Nem só de longas-metragens se faz o cinema, aliás, muito pelo contrário, por vezes alguns dos mais criativos e engenhosos trabalhos cinematográficos se encontram sob a forma de curtas-metragens. Eu sou daqueles que defende a projecção de uma curta-metragem nos cinemas, não só seria bom para o publico que poderia ganhar algo mais com o dinheiro gasto no cinema mas também para todo um conjunto de gente que está a começar na área do cinema e que não consegue apenas através dos festivais de curtas metragens chegar a um público tão vasto como o publico que vai aos cinemas.

 

Mas como isto nem sempre é possível é preciso procurar outras formas de projecção, e é aqui que entra o fabuloso mundo da internet.
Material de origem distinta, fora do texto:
<file path="flow/run.sh">
#!/bin/bash
# OpenROAD 26Q1-2900-gdf79404cd8, Yosys 0.63+post, stock flow scripts
make -C /OpenROAD-flow-scripts/flow DESIGN_CONFIG=/design/flow/config.mk WORK_HOME=/design/flow/orfs finish
</file>
<file path="flow/config.mk">
export PLATFORM = sky130hd
export DESIGN_NAME = receiver
export DESIGN_NICKNAME = receiver
export VERILOG_FILES = /design/flow/design.v
export SDC_FILE = /design/flow/constraint.sdc
export NUM_CORES = 4
export LEC_CHECK = 1
export CORE_UTILIZATION = 30
</file>
<file path="flow/constraint.sdc">
current_design receiver

set clk_period 3.3
set clk_io_pct 0.2

create_clock -name clk0 -period $clk_period [get_ports {clk}]

set non_clock_inputs [all_inputs -no_clocks]
set_input_delay [expr $clk_period * $clk_io_pct] -clock clk0 $non_clock_inputs
set_output_delay [expr $clk_period * $clk_io_pct] -clock clk0 [all_outputs]
</file>
<file path="flow/design.v">
module receiver #(
    parameter clk_freq    = 100000000,
    parameter baud_rate   = 9600,
    parameter div_sample  = 4
)(
    input  wire       clk,
    input  wire       rst,
    input  wire       rxd,
    output reg [7:0]  rxddata, 
    output reg        rdone
);
    localparam div_counter = clk_freq / (baud_rate * div_sample);
    localparam mid_sample  = div_sample / 2;
    reg        state; 
    reg [3:0]  bit_count;
    reg [2:0]  sample_count;
    reg [15:0] baud_tick_cnt;
    reg [7:0]  rx_shift_reg; 
    always @(posedge clk) begin
        if (rst) begin
            state <= 0;
            baud_tick_cnt <= 0;
            sample_count <= 0;
            bit_count <= 0;
            rdone <= 0;
            rxddata <= 0;
            rx_shift_reg <= 0;
        end else begin
            rdone <= 0; 
            baud_tick_cnt <= baud_tick_cnt + 1;
            if (baud_tick_cnt >= div_counter - 1) begin
                baud_tick_cnt <= 0;
                case (state)
                    0: begin
                      if (!rxd) begin
                            state <= 1;
                            sample_count <= 0;
                            bit_count <= 0;
                        end
                    end
                    1: begin 
                        if (sample_count == div_sample - 1) begin
                            sample_count <= 0;
                            if (bit_count == 9) begin 
                                state <= 0;
                            end else begin
                                bit_count <= bit_count + 1;
                            end
                        end else begin
                            sample_count <= sample_count + 1;
                        end
                        if (sample_count == mid_sample) begin
                            if (bit_count >= 1 && bit_count <= 8) begin
                                rx_shift_reg <= {rxd, rx_shift_reg[7:1]};
                            end
                            if (bit_count == 8) begin
                                rxddata <= {rxd, rx_shift_reg[7:1]}; 
                                rdone <= 1;
                            end
                        end
                    end
                endcase
            end
        end
    end
endmodule
</file>
==> flow_metrics.tcl <==
# yosys + openroad results
set metrics [dict create \
    run_status "complete, no violations" \
    setup_repair_after_global_routing_missed_its_margin "false" \
    drc_errors 0 \
    worst_setup_path_category "register to register" \
    first_global_vias 1420 \
    die-area_mm2 0.00657 \
    end_kind "register" \
    synth.cellmix.compoundShare_pct 21.5 \
    worst_hold_startpoint "baud_tick_cnt[0]$_SDFF_PP0_" \
    route.detailed.vias_per_inst 5.25 \
    finalWirelength_um 3800 \
    floorplan_core_density_pct 31.3 \
    logic_family "AND-OR/OR-AND gates" \
    antenna-diode-count 0 \
    holdCritPathClass "register to register" \
    netlist-cell-type-count 42 \
    post_cts_buffers 0 \
    finalHoldViolations 0 \
    bufs_and_invs_on_worst_path 0 \
    mux_area_share_pct 0 \
    cp_data_required_time_ns 3.51 \
    critical_path.top_delay_family "AND-OR/OR-AND gates" \
    floorplan.die.width_um 81.1 \
    yosysCellCount 211 \
    critical_path.cell_chain "or4_1 > a2111o_1 > a21o_1 > a21oi_1" \
    post_cts_resized 0 \
    setup_viol 0 \
    detailedRoute.firstPassIterationCount 4 \
    num_rows 28 \
    worst_slew_pin_slew_ns 0.830 \
    power-per-cell-area_mw_per_mm2 409 \
    holdPathEnd "baud_tick_cnt[0]$_SDFF_PP0_" \
    drt-wirelength-per-cell_um 12.9 \
    arrival_time_reported_for_the_critical_path_endpoint_ns 2.50 \
    global_route.overflow_total 0 \
    ys_sh_adder_pct 4.67 \
    yosysWarningCount 1 \
    finalSetupTns_ns 0 \
    worst_r2r_endpoint "baud_tick_cnt[11]$_SDFF_PP0_" \
    initial_drt_markers 109 \
    syn_avg_cell_area_um2 8.89 \
    hold_bufs_at_cts 0 \
    synth_chip_area_mm2 0.00188 \
    crit_slowest_cell "sky130_fd_sc_hd__a2111o_1" \
    tritoncts "yes" \
    cap_viol_max_count 0 \
    ys_ff 40 \
    slew_headroom_pct 44.3 \
    synth_simple_gate_area_share_pct 21.1 \
    synthXorXnorAreaFrac_pct 4.20 \
    clock_insertion_delay_worst_skew_ns 0.29 \
    hpwl_um 2510 \
    timing.final.max_slew_violations 0 \
    clock_sinks 40 \
    worstSetupStartpointType "register" \
    slowest_delay_ns 0.69 \
    min_period_over_period_pct 69.3 \
    post-route-min-period_ns 2.29 \
    cts_made_buffers 5 \
    cts.htree.levels 2 \
    ir_worst_vdd_mv 0.262 \
    rr_worst_depth 4 \
    timing.hold.ws_ns 0.461 \
    warnings 29 \
    cts_clk_pin_slew_worst_paths_ns 0.07 \
    layout_top_cell "sky130_fd_sc_hd__dfxtp_1" \
    track_usage_pct 13.2 \
    final_layout_top_logic_cells "40 x sky130_fd_sc_hd__dfxtp_1, 24 x sky130_fd_sc_hd__a21oi_1, 15 x sky130_fd_sc_hd__nor2_1" \
    clock_path_buffers 2 \
    regToRegStartpoint "baud_tick_cnt[14]$_SDFF_PP0_" \
    layout-drive-gt1-share_pct 5.48 \
    seq_area_frac_synth_pct 42.7 \
    grt_antenna_before_repair 0 \
    cts.root.buffer_cell "sky130_fd_sc_hd__clkbuf_8" \
    grt_max_degree 23 \
    io_pins 12 \
    areaGrowthSynthToFinish_pct 13.3 \
    die_y_um 81.1 \
    crit_fanout 22 \
    remaining_number_of_nets_flagged_by_the_antenna_check_after_routing 0 \
    p_leak_uw 0.000716 \
    route.vias.total 1544 \
    syn_area_mm2 0.00188 \
    first_pass_grt_wire_length_um 6710 \
    worst-r2r-setup-slack_ns 1.01 \
    synth_cells 211 \
    largest_register_ffs 16 \
    min_delay_path_depth 1 \
    gp_congestion 0.806 \
    finClkSkew_ns 0.00784 \
    port_buffer_count 11 \
    core_area_mm2 0.00599 \
    fmaxAchievable_mhz 437 \
]
[synth_stat cells]
cell	n	share of area [%]
sky130_fd_sc_hd__dfxtp_1	40	43
sky130_fd_sc_hd__a21oi_1	24	6.4
sky130_fd_sc_hd__nor2_1	15	3.0
sky130_fd_sc_hd__nand3_1	13	3.5
sky130_fd_sc_hd__nand4_1	13	4.3
sky130_fd_sc_hd__o21ai_0	13	3.5
sky130_fd_sc_hd__clkbuf_1	10	2.0
sky130_fd_sc_hd__o31ai_1	9	3.6
sky130_fd_sc_hd__ha_1	7	4.7
sky130_fd_sc_hd__inv_1	5	1.0
sky130_fd_sc_hd__nor3_1	5	1.3
sky130_fd_sc_hd__xor2_1	5	2.3
sky130_fd_sc_hd__nand2_1	4	0.80
sky130_fd_sc_hd__xnor2_1	4	1.9
sky130_fd_sc_hd__and3_1	3	1.0
sky130_fd_sc_hd__and3b_1	3	1.4
sky130_fd_sc_hd__buf_6	3	1.8
sky130_fd_sc_hd__nand3b_1	3	1.2
sky130_fd_sc_hd__a2111o_1	2	1.2
sky130_fd_sc_hd__a211oi_1	2	0.80
sky130_fd_sc_hd__a31oi_1	2	0.67
sky130_fd_sc_hd__buf_2	2	0.53
sky130_fd_sc_hd__nand2b_1	2	0.67
sky130_fd_sc_hd__nor2b_1	2	0.67
sky130_fd_sc_hd__nor4b_1	2	0.93
sky130_fd_sc_hd__or4_1	2	0.80
sky130_fd_sc_hd__a2111oi_4	1	1.5
sky130_fd_sc_hd__a211o_1	1	0.47
sky130_fd_sc_hd__a21o_1	1	0.40
sky130_fd_sc_hd__a32oi_1	1	0.47
sky130_fd_sc_hd__a41oi_1	1	0.47
sky130_fd_sc_hd__and4_1	1	0.47
sky130_fd_sc_hd__buf_1	1	0.20
sky130_fd_sc_hd__conb_1	1	0.20
sky130_fd_sc_hd__nor3b_1	1	0.40
sky130_fd_sc_hd__o2111a_1	1	0.60
sky130_fd_sc_hd__o211a_1	1	0.53
sky130_fd_sc_hd__o211ai_1	1	0.40
sky130_fd_sc_hd__o21ai_1	1	0.27
sky130_fd_sc_hd__o22ai_1	1	0.33
sky130_fd_sc_hd__or2_2	1	0.33
sky130_fd_sc_hd__or3_1	1	0.33
[cell families after synthesis]
kind of cell | after synthesis
xor+xnor | 9
simple gates | 71
buf+inv | 21
fa+ha+maj | 7
flops | 40
compound gates | 62
other cells | 1
[where the power goes]
part           switching [uW]  total (uW)  leakage [uW]  internal [uW]
clock network             159         345     0.0000503            186
logic                    21.7        32.4      0.000342           10.7
registers                4.52         492      0.000324            488
[routing by layer]
layer  share of wire (%)  track usage (%)  wire, um  up-vias
met1                  53             21.9      2020      725
li1                    -                -         -      791
met5                   0                0         0        -
met4                0.55             2.14        21        0
met2                  43             18.2      1620       26
met3                 3.4             2.51       130        2
[how the worst max path moves through the flow]
stage                                         from                      endpoint  slack [ns]  cells after the start
after CTS             baud_tick_cnt[14]$_SDFF_PP0_  baud_tick_cnt[11]$_SDFF_PP0_        1.00                      4
after global routing  baud_tick_cnt[14]$_SDFF_PP0_  baud_tick_cnt[11]$_SDFF_PP0_        0.81                      4
final                 baud_tick_cnt[14]$_SDFF_PP0_  baud_tick_cnt[11]$_SDFF_PP0_        1.01                      4
[metrics by stage]
stage | area [um2] | util, % | total power, uW | instances | worst slack, ns
floorplan | 1890 | - | 527 | 214 | 1.42
detailed placement | 2030 | 33.9 | 536 | 287 | 1.03
global route | 2120 | 35.5 | 907 | 294 | 0.808
global placement | 2030 | 33.9 | 536 | 287 | 1.05
finish | 2120 | 35.5 | 870 | 294 | 1.01
CTS | 2120 | 35.5 | 885 | 294 | 1.00
[layout make-up]
cell class                 instances  area, um2
timing repair buffer              14        133
inverter                           5       18.8
tap                               75       93.8
fill                             599       3870
multi-input combinational        153        982
clock buffer                       7       96.3
sequential                        40        801
Power figures rest on the tool's default switching activity, not on a simulated workload.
É graças a sites como o Youtube e Vimeo que uma pessoa pode passar horas e horas a ver o que de melhor se faz por este mundo fora em termos de cinema independente, e após ter visto já algumas curtas metragens interessantes, achei que seria interessante o Cinema 7ª Arte começar a partilhar semanalmente uma ou duas curtas-metragens que possam agradar os leitores do site. Abre-se então o espaço para “Curtas para um Fim-de-Semana”.

 

As escolhas desta semana caem sobre tudo na animação e têm origens em diferentes contextos cinematográficos diferentes, com histórias bastante simples e lineares e principalmente, no caso de serem estrangeiras, sem grandes diálogos ou narrações. Mas deixando o texto de lado e passando ao que realmente importa:

 

Copia A

Curta-metragem de animação realizada pela produtora argentina Trexel Animations, especializada sobretudo em publicidade.

 

The Last 3 Minutes / Os Últimos 3 Minutos

Fiquei impressionado com a beleza deste filme e com a forma como o realizador, Po Chang, consegue logo na sua estreia como realizador fazer um épico em apenas 4 minutos. Vale mesmo a pena ver.

 

A Maior Flor do Mundo

“As histórias para crianças devem ser escritas com palavras muito simples…”. Estas são as palavras de José Saramago, ditas pelo próprio nesta belíssima curta-metragem espanhola realizada por Juan Pablo Etcheverry. Chegou mesmo a ser nomeada para os prémios Goya em 2007 e percebe-se porquê. Recomenda-se quanto mais não seja para recordar um pouco Saramago.